Dimension of the linear space $\mathbb{R}^{n\times n}$?

Question

i) What is the dimension of the linear space $\mathbb{R}^{n\times n}$ of all $n\times n$ matrices?

ii) What is the dimension of the subspace of symmetric matrices in $\mathbb{R}^{n\times n}$?

Def: The dimension of the linear space $V$ is defined as the maximum number of linearly independent vectors in $V$.

I really don't understand att all how I can use that definition to answer i) and ii) above. How should I think through this?

Answer 1

HINT

Think to a possible standard basis for the two subspaces.

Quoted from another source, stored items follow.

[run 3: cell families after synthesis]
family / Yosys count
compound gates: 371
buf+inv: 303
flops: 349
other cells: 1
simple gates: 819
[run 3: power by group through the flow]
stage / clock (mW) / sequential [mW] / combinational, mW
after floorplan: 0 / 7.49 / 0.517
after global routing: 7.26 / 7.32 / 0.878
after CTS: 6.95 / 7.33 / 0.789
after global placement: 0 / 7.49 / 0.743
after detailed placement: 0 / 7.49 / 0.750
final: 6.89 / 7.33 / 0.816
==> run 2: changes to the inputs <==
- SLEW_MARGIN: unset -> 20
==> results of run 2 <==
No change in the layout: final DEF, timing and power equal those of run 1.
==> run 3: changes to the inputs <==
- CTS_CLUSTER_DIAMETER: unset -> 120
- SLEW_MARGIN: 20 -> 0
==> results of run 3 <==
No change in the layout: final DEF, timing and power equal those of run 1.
[src/rtl/gb_timer.sv]
// gb_timer: DMG DIV/TIMA/TMA/TAC timer with falling-edge TIMA clocking and delayed TMA reload.
module gb_timer
    import gb_io_pkg::*;
#(
    parameter logic [15:0] BASE_ADDR = ADDR_DIV
) (
    input  logic        clock,
    input  logic        reset,
    input  logic [15:0] cpu_addr,
    input  logic        cpu_wren,
    input  logic [7:0]  cpu_data_in,
    output logic        hit,
    output logic [7:0]  data_out,
    output logic        timer_int
);

    localparam logic [1:0] OFF_DIV  = 2'(ADDR_DIV  - ADDR_DIV);
    localparam logic [1:0] OFF_TIMA = 2'(ADDR_TIMA - ADDR_DIV);
    localparam logic [1:0] OFF_TMA  = 2'(ADDR_TMA  - ADDR_DIV);
    localparam logic [1:0] OFF_TAC  = 2'(ADDR_TAC  - ADDR_DIV);

    logic [15:0] div_q, div_d;
    logic [7:0]  tima_q, tima_d;
    logic [7:0]  tma_q, tma_d;
    logic [2:0]  tac_q, tac_d;
    logic        reload_q, reload_d;
    logic        tap_q, tap_d;
    logic        int_q, int_d;

    logic [15:0] off;
    logic        wr_div, wr_tima, wr_tma, wr_tac, tima_wr, fall, tap_bit;
    tac_sel_t    sel;

    // The tap is evaluated on the post-edge DIV/TAC so that DIV and TAC writes
    // produce their falling-edge increment on the same edge as the write.
    always_comb begin
        off      = cpu_addr - BASE_ADDR;
        hit      = (off[15:2] == 14'd0);
        wr_div   = cpu_wren & hit & (off[1:0] == OFF_DIV);
        wr_tima  = cpu_wren & hit & (off[1:0] == OFF_TIMA);
        wr_tma   = cpu_wren & hit & (off[1:0] == OFF_TMA);
        wr_tac   = cpu_wren & hit & (off[1:0] == OFF_TAC);
        div_d    = wr_div ? 16'd0 : div_q + 16'd1;
        tac_d    = wr_tac ? cpu_data_in[2:0] : tac_q;
        tma_d    = wr_tma ? cpu_data_in : tma_q;
        sel      = tac_sel_t'(tac_d[1:0]);
        tap_bit  = (sel == TAC_16)  ? div_d[3] :
                   (sel == TAC_64)  ? div_d[5] :
                   (sel == TAC_256) ? div_d[7] : div_d[9];
        tap_d    = tac_d[2] & tap_bit;
        fall     = tap_q & ~tap_d;
        tima_wr  = wr_tima & ~int_q;
        reload_d = ~reload_q & ~tima_wr & fall & (tima_q == 8'hFF);
        int_d    = reload_q & ~tima_wr;
        tima_d   = reload_q ? (tima_wr ? cpu_data_in : tma_d) :
                   tima_wr  ? cpu_data_in :
                   fall     ? tima_q + 8'd1 : tima_q;
        data_out = !hit                 ? 8'hFF :
                   (off[1:0] == OFF_DIV)  ? div_q[15:8] :
                   (off[1:0] == OFF_TIMA) ? tima_q :
                   (off[1:0] == OFF_TMA)  ? tma_q : {TAC_UNUSED_BITS, tac_q};
    end

    always_ff @(posedge clock or negedge reset) begin
        if (!reset) begin
            div_q    <= '0;
            tima_q   <= '0;
            tma_q    <= '0;
            tac_q    <= '0;
            reload_q <= 1'b0;
            tap_q    <= 1'b0;
            int_q    <= 1'b0;
        end else begin
            div_q    <= div_d;
            tima_q   <= tima_d;
            tma_q    <= tma_d;
            tac_q    <= tac_d;
            reload_q <= reload_d;
            tap_q    <= tap_d;
            int_q    <= int_d;
        end
    end

    assign timer_int = int_q;

endmodule
`src/rtl/fejkon_fc_stats_pkg.sv`:
```
// rtl/fejkon_fc_stats_pkg.sv - shared constants and beat layout for the FC statistics stage
//
// Purpose: CSR register indices, control address, beat geometry and counter
// widths used by fejkon_fc_stats and its testbench-facing CSR map.
package fejkon_fc_stats_pkg;

  localparam int unsigned BEAT_BYTES  = 32;
  localparam int unsigned CNT_WIDTH   = 32;
  localparam int unsigned DATA_WIDTH  = 256;
  localparam int unsigned CHAN_WIDTH  = 4;
  localparam int unsigned EMPTY_WIDTH = 5;

  // Register index within a channel's 4-word CSR window (address[1:0]).
  localparam logic [1:0] FRAMES = 2'd0;
  localparam logic [1:0] BYTES  = 2'd1;
  localparam logic [1:0] ERRORS = 2'd2;
  localparam logic [1:0] STATUS = 2'd3;

  // Control/status word: read = bad_chan, write bit0 = clear all.
  localparam logic [7:0] CTRL_ADDR = 8'h40;

  typedef struct packed {
    logic [DATA_WIDTH-1:0]  data;
    logic [CHAN_WIDTH-1:0]  channel;
    logic                   sop;
    logic                   eop;
    logic [EMPTY_WIDTH-1:0] empty;
  } fc_beat_t;

  localparam int unsigned BEAT_WIDTH = $bits(fc_beat_t);

  // Valid payload bytes carried by one beat; empty only applies on EOP.
  function automatic logic [CNT_WIDTH-1:0] beat_bytes(input logic eop,
                                                      input logic [EMPTY_WIDTH-1:0] empty);
    return eop ? (CNT_WIDTH'(BEAT_BYTES) - CNT_WIDTH'(empty)) : CNT_WIDTH'(BEAT_BYTES);
  endfunction

endpackage

```
`src/rtl/fejkon_st_skid.sv`:
```
// rtl/fejkon_st_skid.sv - generic two-entry Avalon-ST skid buffer
//
// Purpose: registered pass-through of an opaque payload with full throughput
// and a registered ready.
// Ports:
//   clk_i, reset_i        clock, synchronous active-high reset
//   in_data_i/valid_i     sink payload and valid; in_ready_o registered ready
//   out_data_o/valid_o    source payload and valid; out_ready_i source ready
module fejkon_st_skid #(
  parameter int unsigned WIDTH = 267
) (
  input  logic             clk_i,
  input  logic             reset_i,
  input  logic [WIDTH-1:0] in_data_i,
  input  logic             in_valid_i,
  output logic             in_ready_o,
  output logic [WIDTH-1:0] out_data_o,
  output logic             out_valid_o,
  input  logic             out_ready_i
);

  logic [WIDTH-1:0] out_data_q, out_data_d;
  logic [WIDTH-1:0] skid_data_q, skid_data_d;
  logic             out_valid_q, out_valid_d;
  logic             skid_valid_q, skid_valid_d;
  logic             ready_q, ready_d;
  logic             accept, out_free;

  always_comb begin
    accept       = in_valid_i && ready_q;
    out_free     = !out_valid_q || out_ready_i;
    out_data_d   = out_data_q;
    skid_data_d  = skid_data_q;
    out_valid_d  = out_valid_q;
    skid_valid_d = skid_valid_q;

    if (out_free) begin
      // ready_q is low whenever the skid holds a beat, so a refill from the
      // skid never coincides with a new acceptance.
      if (skid_valid_q) begin
        out_data_d   = skid_data_q;
        out_valid_d  = 1'b1;
        skid_valid_d = 1'b0;
      end else if (accept) begin
        out_data_d  = in_data_i;
        out_valid_d = 1'b1;
      end else begin
        out_valid_d = 1'b0;
      end
    end else if (accept) begin
      skid_data_d  = in_data_i;
      skid_valid_d = 1'b1;
    end

    ready_d = !skid_valid_d;
  end

  always_ff @(posedge clk_i) begin
    if (reset_i) begin
      out_valid_q  <= 1'b0;
      skid_valid_q <= 1'b0;
      ready_q      <= 1'b0;
    end else begin
      out_valid_q  <= out_valid_d;
      skid_valid_q <= skid_valid_d;
      ready_q      <= ready_d;
    end
  end

  // Payload registers carry no reset; they are qualified by the valid bits.
  always_ff @(posedge clk_i) begin
    out_data_q  <= out_data_d;
    skid_data_q <= skid_data_d;
  end

  assign in_ready_o  = ready_q;
  assign out_data_o  = out_data_q;
  assign out_valid_o = out_valid_q;

endmodule

```
`src/rtl/fejkon_fc_stats.sv`:
```
// rtl/fejkon_fc_stats.sv - per-channel FC frame/byte/error statistics on the 256-bit stream
//
// Purpose: forwards every beat unchanged through a skid buffer and counts
// frames, bytes and framing errors per channel, exposed on a CSR port.
// Ports:
//   clk, reset           clock, synchronous active-high reset
//   st_in_*              Avalon-ST sink (data/channel/sop/eop/empty/valid, ready out)
//   st_out_*             Avalon-ST source, copies of accepted input beats
//   csr_*                word-addressed CSR port, read latency 1
module fejkon_fc_stats
  import fejkon_fc_stats_pkg::*;
#(
  parameter int unsigned NUM_CHANNELS = 4,
  parameter int unsigned ERR_WIDTH    = 16
) (
  input  logic         clk,
  input  logic         reset,
  input  logic [255:0] st_in_data,
  input  logic [3:0]   st_in_channel,
  input  logic         st_in_startofpacket,
  input  logic         st_in_endofpacket,
  input  logic [4:0]   st_in_empty,
  input  logic         st_in_valid,
  output logic         st_in_ready,
  output logic [255:0] st_out_data,
  output logic [3:0]   st_out_channel,
  output logic         st_out_startofpacket,
  output logic         st_out_endofpacket,
  output logic [4:0]   st_out_empty,
  output logic         st_out_valid,
  input  logic         st_out_ready,
  input  logic [7:0]   csr_address,
  input  logic         csr_read,
  input  logic         csr_write,
  input  logic [31:0]  csr_writedata,
  output logic [31:0]  csr_readdata
);

  fc_beat_t in_beat, out_beat;

  assign in_beat = '{data:    st_in_data,
                     channel: st_in_channel,
                     sop:     st_in_startofpacket,
                     eop:     st_in_endofpacket,
                     empty:   st_in_empty};

  fejkon_st_skid #(
    .WIDTH (BEAT_WIDTH)
  ) u_skid (
    .clk_i       (clk),
    .reset_i     (reset),
    .in_data_i   (in_beat),
    .in_valid_i  (st_in_valid),
    .in_ready_o  (st_in_ready),
    .out_data_o  (out_beat),
    .out_valid_o (st_out_valid),
    .out_ready_i (st_out_ready)
  );

  assign st_out_data          = out_beat.data;
  assign st_out_channel       = out_beat.channel;
  assign st_out_startofpacket = out_beat.sop;
  assign st_out_endofpacket   = out_beat.eop;
  assign st_out_empty         = out_beat.empty;

  logic [CNT_WIDTH-1:0]    frames_q  [NUM_CHANNELS];
  logic [CNT_WIDTH-1:0]    frames_d  [NUM_CHANNELS];
  logic [CNT_WIDTH-1:0]    bytes_q   [NUM_CHANNELS];
  logic [CNT_WIDTH-1:0]    bytes_d   [NUM_CHANNELS];
  logic [ERR_WIDTH-1:0]    errors_q  [NUM_CHANNELS];
  logic [ERR_WIDTH-1:0]    errors_d  [NUM_CHANNELS];
  logic [NUM_CHANNELS-1:0] in_packet_q, in_packet_d;
  logic [CNT_WIDTH-1:0]    bad_chan_q, bad_chan_d;
  logic [31:0]             readdata_q, readdata_d;

  logic accept, clear, chan_ok, ip, frame_err;

  assign accept  = st_in_valid && st_in_ready;
  assign clear   = csr_write && (csr_address == CTRL_ADDR) && csr_writedata[0];
  assign chan_ok = {28'd0, st_in_channel} < NUM_CHANNELS;

  logic unused_wdata;
  assign unused_wdata = ^csr_writedata[31:1];

  always_comb begin
    frames_d    = frames_q;
    bytes_d     = bytes_q;
    errors_d    = errors_q;
    in_packet_d = in_packet_q;
    bad_chan_d  = bad_chan_q;
    ip          = 1'b0;
    frame_err   = 1'b0;

    // A clear in the same cycle as an accepted beat wins; the beat is dropped
    // from the statistics but still forwarded.
    if (clear) begin
      for (int c = 0; c < NUM_CHANNELS; c++) begin
        frames_d[c] = '0;
        bytes_d[c]  = '0;
        errors_d[c] = '0;
      end
      in_packet_d = '0;
      bad_chan_d  = '0;
    end else if (accept) begin
      if (!chan_ok && (bad_chan_q != {CNT_WIDTH{1'b1}})) begin
        bad_chan_d = bad_chan_q + CNT_WIDTH'(1);
      end
      for (int c = 0; c < NUM_CHANNELS; c++) begin
        if (st_in_channel == CHAN_WIDTH'(c)) begin
          ip = in_packet_q[c];
          bytes_d[c] = bytes_q[c] + beat_bytes(st_in_endofpacket, st_in_empty);
          if (st_in_endofpacket && (ip || st_in_startofpacket)) begin
            frames_d[c] = frames_q[c] + CNT_WIDTH'(1);
          end
          // Restarted frame (SOP inside a frame) or orphan beat outside one.
          frame_err = (st_in_startofpacket && ip) || (!st_in_startofpacket && !ip);
          if (frame_err && (errors_q[c] != {ERR_WIDTH{1'b1}})) begin
            errors_d[c] = errors_q[c] + ERR_WIDTH'(1);
          end
          if (st_in_endofpacket) begin
            in_packet_d[c] = 1'b0;
          end else if (st_in_startofpacket) begin
            in_packet_d[c] = 1'b1;
          end
        end
      end
    end
  end

  always_comb begin
    readdata_d = '0;
    if (csr_address == CTRL_ADDR) begin
      readdata_d = bad_chan_q;
    end
    for (int c = 0; c < NUM_CHANNELS; c++) begin
      if (csr_address[7:2] == 6'(c)) begin
        case (csr_address[1:0])
          FRAMES:  readdata_d = frames_q[c];
          BYTES:   readdata_d = bytes_q[c];
          ERRORS:  readdata_d = 32'(errors_q[c]);
          STATUS:  readdata_d = {31'd0, in_packet_q[c]};
          default: readdata_d = '0;
        endcase
      end
    end
  end

  always_ff @(posedge clk) begin
    if (reset) begin
      for (int c = 0; c < NUM_CHANNELS; c++) begin
        frames_q[c] <= '0;
        bytes_q[c]  <= '0;
        errors_q[c] <= '0;
      end
      in_packet_q <= '0;
      bad_chan_q  <= '0;
      readdata_q  <= '0;
    end else begin
      frames_q    <= frames_d;
      bytes_q     <= bytes_d;
      errors_q    <= errors_d;
      in_packet_q <= in_packet_d;
      bad_chan_q  <= bad_chan_d;
      if (csr_read) begin
        readdata_q <= readdata_d;
      end
    end
  end

  assign csr_readdata = readdata_q;

endmodule

```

Case 2-by-2 - General case

$$\begin{bmatrix}a&b\\c&d\end{bmatrix}=av_1+bv_2+cv_3+dv_4=a\begin{bmatrix}1&0\\0&0\end{bmatrix}+b\begin{bmatrix}0&1\\0&0\end{bmatrix}+c\begin{bmatrix}0&0\\1&0\end{bmatrix}+d\begin{bmatrix}0&0\\0&1\end{bmatrix}$$

Case 2-by-2 - Symmetric

$$\begin{bmatrix}a&b\\b&c\end{bmatrix}=aw_1+bw_2+dw_3=a\begin{bmatrix}1&0\\0&0\end{bmatrix}+b\begin{bmatrix}0&1\\1&0\end{bmatrix}+c\begin{bmatrix}0&0\\0&1\end{bmatrix}$$

Answer 2

There are very basic $n\times n$ matrices consisting of a $1$ in position $ij$ and zeroes on the rest of the entries. Those allow you to write a convenient linear combinations for any generic $n\times n$ matrix.